人存在的意义是什么?在以前我一直想这个问题。我们的诞生不能被自我选择,只能说是另两个人出于主观意愿或其他客观因素做出选择的结果,我们近乎是被粗暴的甩进了这个世界,且不得不从出生那一刻开始接受自己作为“人”的身份,不得不按这个世界的规则生存,但有趣的是,哪怕人们终于以为开始按照自己真正的意愿去创造属于自己的世界时,死亡会让他们创造的一切走向虚无,人最引以为傲、超脱动物性的那个本质特性——社会性,会消弭在终点,他们曾经热爱的事业,他们热爱的人,他们那些或大或小,或可爱或阴暗的癖好会随着他们大脑的沉睡一同沉寂,也许文字可以保留他们存在过的印迹,但我们无法否认,他们确乎是不在了。哪怕是活着,他们以为他们真正想要的,他们的意识,往往也是欲望和社会意识加工的结果。

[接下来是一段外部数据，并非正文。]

Source: an optimization exercise on an open RTL-to-GDS flow (aim: small area, a short achievable clock period and few clock cycles). Production flows keep margins and buffers that such runs may drop.
The RTL was checked by simulation tests, not by an equivalence proof against the original design.
Power figures rest on the tool's default switching activity, not on a simulated workload.

==> inputs of v8 <==
==> flow/design.v <==
`default_nettype none
package exec_pkg;
  localparam int NUM_REGS = 16;
  localparam int APB_AW = 8;
  localparam int WORD_W = 64;
  typedef logic [WORD_W-1:0] word_t;
  typedef logic [3:0] reg_idx_t;
  typedef struct packed {
    logic c;
    logic v;
    logic n;
    logic z;
  } flags_t;
  typedef enum logic [3:0] {
    OP_ADD  = 4'd0,
    OP_SUB  = 4'd1,
    OP_AND  = 4'd2,
    OP_XOR  = 4'd3,
    OP_OR   = 4'd4,
    OP_SHL  = 4'd5,
    OP_SHR  = 4'd6,
    OP_SAR  = 4'd7,
    OP_SXT  = 4'd8,
    OP_MOVI = 4'd9,
    OP_ADDI = 4'd10
  } opcode_e;
  typedef enum logic [3:0] {
    COND_EQ, COND_NE, COND_CS, COND_CC,
    COND_MI, COND_PL, COND_VS, COND_VC,
    COND_HI, COND_LS, COND_GE, COND_LT,
    COND_GT, COND_LE, COND_AL, COND_NV
  } cond_e;
  localparam int CMD_FIELD_W = 4;
  localparam int CMD_OP_LSB = 0;
  localparam int CMD_COND_LSB = 4;
  localparam int CMD_RD_LSB = 8;
  localparam int CMD_RA_LSB = 12;
  localparam int CMD_RB_LSB = 16;
  typedef enum logic [APB_AW-1:0] {
    ADDR_CMD     = 8'h00,
    ADDR_IMM_LO  = 8'h04,
    ADDR_IMM_HI  = 8'h08,
    ADDR_REG_SEL = 8'h0C,
    ADDR_DATA_LO = 8'h10,
    ADDR_DATA_HI = 8'h14,
    ADDR_FLAGS   = 8'h18
  } apb_addr_e;
endpackage
`default_nettype wire
`timescale 1ns/1ps
`default_nettype none
module reg_file #(
  parameter int ENTRY_W = exec_pkg::WORD_W,
  parameter int NUM_REGS = exec_pkg::NUM_REGS
) (
  input wire clk,
  input wire [NUM_REGS-1:0] we,
  input wire [ENTRY_W-1:0] wdata,
  output logic [NUM_REGS-1:0][ENTRY_W-1:0] q
);
  for (genvar i = 0; i < NUM_REGS; i++) begin : g_ent
    always_ff @(posedge clk) begin
      if (we[i]) q[i] <= wdata;
    end
  end
endmodule
This design comes from an exercise in tuning for small area on the open sky130 flow, not from production work.
Only simulation tests tie the RTL to the original design; equivalence was not proved.
Power is estimated from default activity; no workload was simulated.

==> job 8425 <==
==> flow/design.v <==
module apb_slave_mem #(
    parameter int unsigned DEPTH       = 256,
    parameter int unsigned WAIT_STATES = 2,
    parameter logic [31:0] BASE_ADDR   = 32'h0
) (
    input  logic        pclk,
    input  logic        rst_n,
    input  logic        psel,
    input  logic        penable,
    input  logic        pwrite,
    input  logic [31:0] paddr,
    input  logic [31:0] pwdata,
    output logic [31:0] prdata,
    output logic        pready,
    output logic        pslverr
);
    localparam int unsigned NR = 16;            
    localparam int unsigned RL = 16;            
    logic [3:0]  r_q;                           
    logic        clr_q;                         
    logic [NR-1:0][RL-1:0][31:0] ring_q;
    logic [3:0]  widx;                          
    logic [3:0]  ring_sel;
    logic        err;
    logic        hit_rd, hit_wr;
    logic        wr_en;
    assign widx     = paddr[5:2];
    assign ring_sel = paddr[9:6];
    assign err      = (paddr[31:10] != 22'h0) || (paddr[1:0] != 2'b00);
    assign hit_rd   = ((widx + r_q) == 4'd0);
    assign hit_wr   = ((widx + r_q) == 4'd15);
    assign wr_en    = psel && penable && pwrite && !err && hit_wr;
    always_ff @(posedge pclk or negedge rst_n) begin
        if (!rst_n) begin
            r_q   <= 4'd0;
            clr_q <= 1'b1;
        end else begin
            r_q   <= r_q + 4'd1;
            if (r_q == 4'd15) clr_q <= 1'b0;
        end
    end
    for (genvar j = 0; j < int'(NR); j++) begin : g_ring
        always_ff @(posedge pclk) begin
            if (wr_en && (ring_sel == 4'(j))) begin
                ring_q[j][0] <= pwdata;
            end else if (clr_q) begin
                ring_q[j][0] <= 32'h0;
            end else begin
                ring_q[j][0] <= ring_q[j][RL-1];
            end
            for (int k = 1; k < int'(RL); k++) begin
                ring_q[j][k] <= ring_q[j][k-1];
            end
        end
    end
    assign pready  = err || (pwrite ? hit_wr : hit_rd);
    assign pslverr = err;
    assign prdata  = ring_q[ring_sel][0];
endmodule
==> flow/run.sh <==
#!/bin/bash
# synth_recipe.tcl (not shown) runs the flow's synth.tcl, then flattens the netlist and writes it again
# the make line also repeats each setting of config.mk as NAME=value (left out here)
make -C /OpenROAD-flow-scripts/flow DESIGN_CONFIG=/design/flow/config.mk WORK_HOME=/design/flow/orfs CLKGATE_MAP_FILE= SYNTH_SCRIPT=/design/flow/synth_recipe.tcl finish
==> flow/config.mk <==
export PLATFORM = sky130hd
export DESIGN_NAME = apb_slave_mem
export DESIGN_NICKNAME = apb_slave_mem
export VERILOG_FILES = /design/flow/design.v
export SDC_FILE = /design/flow/constraint.sdc
export NUM_CORES = 4
export LEC_CHECK = 0
export CAP_MARGIN = 20
export CORE_MARGIN = 2
export CORE_UTILIZATION = 40
export SLEW_MARGIN = 20
==> flow/constraint.sdc <==
create_clock -name core_clock -period 12.0 [get_ports {pclk}]
set_input_delay 2.4000 -clock core_clock [delete_from_list [all_inputs] [get_ports {pclk}]]
set_output_delay 2.4000 -clock core_clock [all_outputs]
set_load 0.01 [all_outputs]
==> job 8504: changes against job 8425 <==
==> flow/design.v, changed modules only <==
module apb_slave_mem #(
    parameter int unsigned DEPTH       = 256,
    parameter int unsigned WAIT_STATES = 2,
    parameter logic [31:0] BASE_ADDR   = 32'h0
) (
    input  logic        pclk,
    input  logic        rst_n,
    input  logic        psel,
    input  logic        penable,
    input  logic        pwrite,
    input  logic [31:0] paddr,
    input  logic [31:0] pwdata,
    output logic [31:0] prdata,
    output logic        pready,
    output logic        pslverr
);
    localparam int unsigned NR = 16;            
    localparam int unsigned RL = 16;            
    logic [3:0]  r_q;                           
    logic        e_q;                           
    logic        clr_q;                         
    logic [NR-1:0][RL-1:0][31:0] ring_q;
    logic [3:0]  widx;                          
    logic [3:0]  ring_sel;
    logic        err;
    logic        hit_rd, hit_wr;
    logic        wr_en;
    assign widx     = paddr[5:2];
    assign ring_sel = paddr[9:6];
    assign err      = (paddr[31:10] != 22'h0) || (paddr[1:0] != 2'b00);
    assign hit_rd   = ((widx + r_q) == 4'd0);
    assign hit_wr   = ((widx + r_q) == 4'd15);
    assign wr_en    = psel && penable && pwrite && !err && hit_wr;
    always_ff @(posedge pclk or negedge rst_n) begin
        if (!rst_n) begin
            r_q   <= 4'd0;
            e_q   <= 1'b0;
            clr_q <= 1'b1;
        end else begin
            r_q   <= r_q + 4'd1;
            if (r_q == 4'd15) begin
                e_q   <= !e_q;
                clr_q <= 1'b0;
            end
        end
    end
    logic [NR-1:0]       nld, nkeep;
    logic [NR-1:0][31:0] port_d;
    logic [31:0]         wdata_n;               
    assign wdata_n = pwdata ^ {32{!e_q}};
    for (genvar j = 0; j < int'(NR); j++) begin : g_ring
        assign nld[j]   = !(wr_en && (ring_sel == 4'(j)));
        assign nkeep[j] = !nld[j] || clr_q;
        apb_slave_mem_port u_port (
            .nld(nld[j]), .nkeep(nkeep[j]), .wdata_n(wdata_n), .rdata(ring_q[j][RL-1]),
            .d(port_d[j])
        );
        always_ff @(posedge pclk) begin
            ring_q[j][0] <= port_d[j];
            for (int k = 1; k < int'(RL); k++) begin
                ring_q[j][k] <= ring_q[j][k-1];
            end
        end
    end
    logic [NR-1:0]       rsel;
    logic [NR-1:0][31:0] rword;
    logic [31:0]         rraw;
    logic                rpar;
    for (genvar j = 0; j < int'(NR); j++) begin : g_rd
        assign rsel[j]  = (ring_sel == 4'(j));
        assign rword[j] = ring_q[j][0];
    end
    apb_slave_mem_rdmux u_rdmux (.sel(rsel), .word(rword), .q(rraw));
    assign rpar = e_q ^ (r_q == 4'd0);
    assign pready  = err || (pwrite ? hit_wr : hit_rd);
    assign pslverr = err;
    assign prdata  = rraw ^ {32{rpar}};
endmodule
module apb_slave_mem_port (
    input  logic        nld,
    input  logic        nkeep,
    input  logic [31:0] wdata_n,
    input  logic [31:0] rdata,
    output logic [31:0] d
);
    assign d = ~((wdata_n | {32{nld}}) & (rdata | {32{nkeep}}));
endmodule
module apb_slave_mem_rdmux (
    input  logic [15:0]       sel,
    input  logic [15:0][31:0] word,
    output logic [31:0]       q
);
    always_comb begin
        q = 32'h0;
        for (int j = 0; j < 16; j++) q = q | (word[j] & {32{sel[j]}});
    end
endmodule
==> flow/flow/run.sh (new file) <==
#!/bin/bash
# Standard layout, with clock tree synthesis that clusters more flip-flops per
# leaf buffer and inserts no dummy loads, and the smallest buffer on each port.
set -euo pipefail
export CTS_ARGS="-sink_clustering_enable -repair_clock_nets -dont_use_dummy_load -sink_clustering_size 28 -sink_clustering_max_diameter 100 -buf_list sky130_fd_sc_hd__buf_12 -root_buf sky130_fd_sc_hd__clkbuf_16"
export BUFFER_PORTS_ARGS="-buffer_cell sky130_fd_sc_hd__buf_1"
bash standard.sh > standard.log 2>&1
==> flow/standard.sh (new file) <==
#!/bin/bash
# synth_recipe.tcl (not shown) runs the flow's synth.tcl, then flattens the netlist and writes it again
# the make line also repeats each setting of config.mk as NAME=value (left out here)
make -C /OpenROAD-flow-scripts/flow DESIGN_CONFIG=/design/flow/config.mk WORK_HOME=/design/flow/orfs CLKGATE_MAP_FILE= SYNTH_SCRIPT=/design/flow/synth_recipe.tcl "${@:-finish}"
--- a/flow/config.mk
+++ b/flow/config.mk
@@ -6,6 +6,7 @@
 export NUM_CORES = 4
 export LEC_CHECK = 0
-export CAP_MARGIN = 20
+export CAP_MARGIN = 5
 export CORE_MARGIN = 2
 export CORE_UTILIZATION = 40
-export SLEW_MARGIN = 20
+export SLEW_MARGIN = 5
+export SYNTH_HIERARCHICAL = 1
removed: flow/run.sh
==> qor summary <==
quantity                                                  job 8425      job 8504
Critical-path maximum fanout                                    72            18
Synth Register Bits                                           8197          8198
Pin count of the biggest net entering global routing           136            33
Nets                                                         10340          9750
Sequential Power Share                                       55.4%         69.2%
Status                                    timing/DRC/antenna clean  timing/DRC/antenna clean
Inserted Clock Buffers                                         671           333
Tapcells inserted                                             5928          5710
Worst setup slack for register-to-register paths           8.01 ns       7.86 ns
Number of DRC markers in iteration 0                          3116          4387
Worst clock skew on the final layout                    0.02321 ns    0.06693 ns
Placed Instance Area                                  186400 sq um  179700 sq um
Final Instance Count excl. Fillers                           16750         15400
Core region area                                      444800 sq um  430000 sq um

==> re-timing with driven ports <==
In the flow no input, the clock included, has a driving cell. The finished layouts below were timed again as built, in two steps.
Step 1, drivers: a clkbuf_16 drives pclk and a buf_2 each remaining input, both assumed.
Step 2 adds t to the input delays and takes it off the output delays; t is the mean of the earliest and latest rising clock arrival at the registers after step 1. Input paths then give back, and output paths get back, about the clock's delay inside the block.
a / b / c = ideal / step 1 / step 2; a / b = the first two.
| run | t (ns) | setup WS [ns] | latest minus earliest clock arrival (ns) |
|---|---|---|---|
| job 8425 | 1.117 | 4.054 / 3.984 / 3.984 | 0.033 / 0.033 |
| job 8504 | 0.988 | 3.806 / 3.696 / 3.696 | 0.094 / 0.094 |
After both steps setup and hold are still met in every run listed. For job 8504, which loses most, drivers alone change the setup slack by -0.110 ns; drivers and shift together by -0.110 ns.
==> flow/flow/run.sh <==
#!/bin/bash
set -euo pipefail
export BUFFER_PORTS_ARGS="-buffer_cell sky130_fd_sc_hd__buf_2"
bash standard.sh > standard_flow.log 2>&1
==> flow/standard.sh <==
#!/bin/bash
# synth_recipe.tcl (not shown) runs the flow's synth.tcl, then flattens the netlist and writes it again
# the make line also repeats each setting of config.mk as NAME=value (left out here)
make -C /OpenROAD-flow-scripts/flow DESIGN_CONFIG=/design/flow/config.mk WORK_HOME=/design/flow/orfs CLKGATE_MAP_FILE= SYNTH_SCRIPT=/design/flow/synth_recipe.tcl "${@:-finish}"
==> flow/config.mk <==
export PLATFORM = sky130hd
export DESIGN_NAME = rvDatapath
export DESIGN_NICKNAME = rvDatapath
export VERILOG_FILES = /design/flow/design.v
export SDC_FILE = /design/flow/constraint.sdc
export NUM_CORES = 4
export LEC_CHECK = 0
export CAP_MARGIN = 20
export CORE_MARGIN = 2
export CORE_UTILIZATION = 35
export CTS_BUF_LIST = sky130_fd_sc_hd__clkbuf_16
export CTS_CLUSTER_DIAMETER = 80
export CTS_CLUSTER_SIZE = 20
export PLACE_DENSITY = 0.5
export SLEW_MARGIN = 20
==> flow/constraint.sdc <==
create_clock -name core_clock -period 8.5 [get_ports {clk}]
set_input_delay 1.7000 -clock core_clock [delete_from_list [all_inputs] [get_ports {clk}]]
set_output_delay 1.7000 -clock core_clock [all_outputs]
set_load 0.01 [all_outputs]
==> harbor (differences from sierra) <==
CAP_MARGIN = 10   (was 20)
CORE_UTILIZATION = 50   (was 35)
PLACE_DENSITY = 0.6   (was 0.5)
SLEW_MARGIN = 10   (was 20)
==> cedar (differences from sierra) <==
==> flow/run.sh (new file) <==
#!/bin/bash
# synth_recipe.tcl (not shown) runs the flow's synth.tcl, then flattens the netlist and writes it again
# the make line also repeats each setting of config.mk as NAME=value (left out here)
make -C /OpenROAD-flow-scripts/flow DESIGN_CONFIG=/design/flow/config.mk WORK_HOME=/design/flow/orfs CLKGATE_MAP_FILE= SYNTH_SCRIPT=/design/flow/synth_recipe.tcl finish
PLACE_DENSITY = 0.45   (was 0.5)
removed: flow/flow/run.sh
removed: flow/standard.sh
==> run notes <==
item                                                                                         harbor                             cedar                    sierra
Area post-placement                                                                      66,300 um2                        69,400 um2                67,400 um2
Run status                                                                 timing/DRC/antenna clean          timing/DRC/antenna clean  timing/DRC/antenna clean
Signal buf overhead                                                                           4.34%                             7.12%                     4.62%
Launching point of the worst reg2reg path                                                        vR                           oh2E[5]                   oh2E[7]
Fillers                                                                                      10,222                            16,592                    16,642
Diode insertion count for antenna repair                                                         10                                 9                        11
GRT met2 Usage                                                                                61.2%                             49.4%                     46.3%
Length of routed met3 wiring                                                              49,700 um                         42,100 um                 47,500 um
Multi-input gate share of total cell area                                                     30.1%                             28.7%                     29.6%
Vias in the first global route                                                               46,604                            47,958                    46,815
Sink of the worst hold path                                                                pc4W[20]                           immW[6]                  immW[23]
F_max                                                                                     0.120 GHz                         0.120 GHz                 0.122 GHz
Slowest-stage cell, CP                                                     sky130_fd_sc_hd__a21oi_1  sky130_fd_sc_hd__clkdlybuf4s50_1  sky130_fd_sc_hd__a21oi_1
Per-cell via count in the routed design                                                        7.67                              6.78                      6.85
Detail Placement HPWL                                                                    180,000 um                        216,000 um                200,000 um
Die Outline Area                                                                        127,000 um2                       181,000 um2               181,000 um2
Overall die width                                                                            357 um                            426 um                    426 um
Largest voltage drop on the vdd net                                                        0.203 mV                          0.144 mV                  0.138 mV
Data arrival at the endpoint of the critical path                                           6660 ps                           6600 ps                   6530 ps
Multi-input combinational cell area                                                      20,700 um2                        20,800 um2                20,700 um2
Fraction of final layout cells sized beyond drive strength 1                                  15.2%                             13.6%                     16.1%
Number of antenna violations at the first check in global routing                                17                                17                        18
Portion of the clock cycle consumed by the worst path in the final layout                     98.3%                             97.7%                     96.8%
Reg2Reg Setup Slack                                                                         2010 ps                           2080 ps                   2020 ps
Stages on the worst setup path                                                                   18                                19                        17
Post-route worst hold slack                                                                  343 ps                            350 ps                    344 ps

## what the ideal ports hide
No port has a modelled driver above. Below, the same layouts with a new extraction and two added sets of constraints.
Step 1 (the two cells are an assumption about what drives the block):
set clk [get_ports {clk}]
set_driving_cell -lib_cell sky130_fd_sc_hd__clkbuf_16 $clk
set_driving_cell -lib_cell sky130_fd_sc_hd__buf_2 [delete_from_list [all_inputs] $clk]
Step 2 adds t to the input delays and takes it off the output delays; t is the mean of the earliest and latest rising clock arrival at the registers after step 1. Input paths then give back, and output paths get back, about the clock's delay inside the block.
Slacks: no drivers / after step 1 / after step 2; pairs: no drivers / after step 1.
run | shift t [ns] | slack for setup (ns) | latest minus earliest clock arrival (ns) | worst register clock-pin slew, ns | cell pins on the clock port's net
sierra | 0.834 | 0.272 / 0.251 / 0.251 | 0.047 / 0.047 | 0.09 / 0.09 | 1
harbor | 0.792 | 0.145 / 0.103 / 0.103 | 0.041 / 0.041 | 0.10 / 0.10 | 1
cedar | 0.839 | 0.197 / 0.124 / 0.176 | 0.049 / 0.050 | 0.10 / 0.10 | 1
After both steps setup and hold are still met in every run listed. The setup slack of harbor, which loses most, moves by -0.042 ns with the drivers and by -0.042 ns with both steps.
This design comes from an exercise in tuning for small area, a short achievable clock period and few clock cycles on the open sky130 flow, not from production work. Function was checked by simulation only, so behaviour that the tests miss may differ from the original. Power and IR drop assume default switching activity.

## lane 1
==> flow/design.v <==
package csgsc_pkg;
  localparam int LIST_DEPTH_DEF = 16;
  localparam int DIST_W = 32;
  localparam int TAG_W = 16;
  localparam int CMD_W = 2;
  localparam int OP_W = 2;
  localparam logic [CMD_W-1:0] CMD_APPEND_A = 2'd0;
  localparam logic [CMD_W-1:0] CMD_APPEND_B = 2'd1;
  localparam logic [CMD_W-1:0] CMD_COMBINE = 2'd2;
  localparam logic [OP_W-1:0] OP_UNION = 2'd0;
  localparam logic [OP_W-1:0] OP_INTER = 2'd1;
  localparam logic [OP_W-1:0] OP_DIFF = 2'd2;
  typedef struct packed {
    logic [CMD_W-1:0] command;
    logic signed [DIST_W-1:0] hit_distance;
    logic [TAG_W-1:0] hit_tag;
  } cmd_beat_t;
  typedef struct packed {
    logic signed [DIST_W-1:0] out_distance;
    logic [TAG_W-1:0] out_tag;
    logic out_valid;
    logic out_last;
    logic overflow;
  } res_beat_t;
  typedef struct packed {
    logic signed [DIST_W-1:0] hit_dist;
    logic [TAG_W-1:0] tag;
  } hit_t;
  typedef struct packed {
    logic append_a;
    logic append_b;
    logic start;
    logic step;
    logic flush;
  } ctl_t;
  typedef struct packed {
    logic walk_done;
    logic step_blocked;
    logic out_can_load;
  } sts_t;
endpackage
This is an optimization exercise on Yosys and OpenROAD, whose aim is small area and a short achievable clock period, not a production implementation.
Function was checked by simulation only, so behaviour that the tests miss may differ from the original.
No activity file was given, so power comes from the tool's default toggle rates.

==> flow/design.v (excerpt) <==
module fir_filter
(
    input  logic              clk,
    input  logic              rst_n,
    input  logic [fir_pkg::WD_IN-1:0]  data_in,
    output logic [fir_pkg::WD_OUT-1:0] data_out
);
Size in the first run: about 1400 cells after synthesis, about 480 flip-flops, about 0.025 mm^2 of cells after synthesis.
Settings: LEC_CHECK=0, CAP_MARGIN=20, CORE_MARGIN=2, CORE_UTILIZATION=40, CTS_CLUSTER_DIAMETER=80, CTS_CLUSTER_SIZE=30, SLEW_MARGIN=20, SYNTH_HIERARCHICAL=1, SYNTH_MINIMUM_KEEP_SIZE=0; clock period 12.5 ns.
standard.sh (not shown) runs the stock make flow with config.mk's settings and CLKGATE_MAP_FILE= SYNTH_SCRIPT=/design/flow/synth_recipe.tcl, a recipe that flattens the netlist after the stock synthesis.
==> flow/flow/run.sh <==
#!/bin/bash
# Own layout flow: the standard ORFS flow (standard.sh, unchanged synthesis,
# floorplan, power grid and tap cells), with two changes to how the layout is made:
#  - port buffers are buf_4 cells instead of the delay-buffer cell buffer_ports
#    picks by default;
#  - ORFS's timing repair aims for setup slack of 8.75 ns at the design's 12.5 ns
#    clock, so it repairs the paths that set the achieved period.
# The SDC (clock period, I/O delays, load) is the standard flow's own, unchanged.
set -euo pipefail
bash standard.sh \
  "BUFFER_PORTS_ARGS=-buffer_cell sky130_fd_sc_hd__buf_4" \
  SETUP_SLACK_MARGIN=8.75 \
  finish > standard_flow.log 2>&1
Next try:
--- a/flow/design.v
+++ b/flow/design.v
@@ -1636,28 +1636,26 @@
     fir_fa u_w1050 (.a(t0_q[27]), .b(t1_q[27]), .c(t2_q[27]), .s(w1050), .co(w1051));
     fir_fa u_w1052 (.a(t0_q[28]), .b(t1_q[28]), .c(t2_q[28]), .s(w1052), .co(w1053));
     fir_fa u_w1054 (.a(t0_q[29]), .b(t1_q[29]), .c(t2_q[29]), .s(w1054), .co(w1055));
     fir_fa u_w1056 (.a(t0_q[30]), .b(t1_q[30]), .c(t2_q[30]), .s(w1056), .co(w1057));
     fir_fa u_w1058 (.a(t0_q[31]), .b(t1_q[31]), .c(t2_q[31]), .s(w1058), .co(w1059));
     assign u0 = {t0_q[33], t0_q[32], w1057, w1055, w1053, w1051, w1049, w1047, w1045, w1043, w1041, w1039, w1037, w1035, w1033, w1031, w1029, w1027, w1025, w1023, w1021, w1019, w1017, w1015, w1013, w1011, w1009, w1007, w1005, w1003, w1001, w999, w997, t2_q[0]};
     assign u1 = {t1_q[33], w1059, w1058, w1056, w1054, w1052, w1050, w1048, w1046, w1044, w1042, w1040, w1038, w1036, w1034, w1032, w1030, w1028, w1026, w1024, w1022, w1020, w1018, w1016, w1014, w1012, w1010, w1008, w1006, w1004, w1002, w1000, w998, w996};
     assign sum = u0 + u1;
     assign r   = sum[W-1:9];
     assign y   = (r[24] != r[23]) ? {r[24], {23{~r[24]}}} : r[23:0];
-    logic first_q;
     always_ff @(posedge clk or posedge rst_n) begin
         if (rst_n) begin
             d_q      <= '0;
-            first_q  <= 1'b1;
+            t0_q     <= '0;
+            t1_q     <= '0;
+            t2_q     <= '0;
             data_out <= '0;
         end else begin
             d_q      <= {d_q[14*fir_pkg::WD_IN-1:0], data_in};
-            first_q  <= 1'b0;
-            data_out <= first_q ? '0 : y;
+            t0_q     <= t0;
+            t1_q     <= t1;
+            t2_q     <= t2;
+            data_out <= y;
         end
     end
-    always_ff @(posedge clk) begin
-        t0_q <= t0;
-        t1_q <= t1;
-        t2_q <= t2;
-    end
 endmodule
The changed run finished with timing, DRC and antenna clean.
Register-to-register slack is worse by 0.02 ns.
Fmax fell by 0.52%.
Clock power rose by about 10%.
Total power fell by 4.6%.
Count of clock-buffer cells in the layout rose by 1.
Critical path depth is unchanged.
Flip-flop and latch count fell by 1.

就像《鼠疫》中说的,“因为在世界上没有任何人,是的,没有任何人是不受鼠疫侵袭的。因此,我们要不断地留心自己,否则一不小心,就会把气呼到别人脸上,从而把鼠疫传染给他。只有细菌是自然产生的。其余的,例如健康,正直和纯洁,可以说是出自意志的作用,一种永远也不该停止的意志的作用。……当一个鼠疫患者是很累人的,但是要不想当鼠疫患者,那就更累人了。”这里的鼠疫已经不再是表意,我个人认为是人类永远无法摆脱的人的劣根性和人与生俱来的社会性,人要做出违逆本性和社会规则的行为,即“摆脱鼠疫”定是要付出代价的,多半是痛苦,就像《局外人》里的默尔索,明明他仅是诚实地坚持本我,就被社会主流规则被宣判了死刑。
所以生命的意义是什么,大约是加缪最喜欢探讨的主题,不管是《局外人》还是《鼠疫》,我觉得他的回答大约是没有意义,并且坦率的承认,人生命存在的荒诞性。我们的存在都好像处在一场鼠疫里,我们因我们的事业崩溃、朋友爱人的离开产生阵痛,因为洞悉世界的不公痛苦,但大部分人最后选择的答案都是假装什么都没有发生过,因为生活总要继续,人们在共同面对的鼠疫里不断煎熬,但同样可以一起沉浸在鼠疫带来的高热里醉生梦死,更有甚者把主动去接受鼠疫的存在,丢弃掉作为人自省自知的能力,以自己逐渐趋于动物性的异化去麻痹本我与社会规则碰撞的痛苦,对生命的意义再不会探寻和质疑了,最后湮灭于虚无,好像也只是造物主手里一颗被随意玩弄的棋子而已。但为什么加缪给出的这个答案是毫无意义而他与古今中外无数艺术家和哲学家都在对这个答案孜孜不倦地试图回答?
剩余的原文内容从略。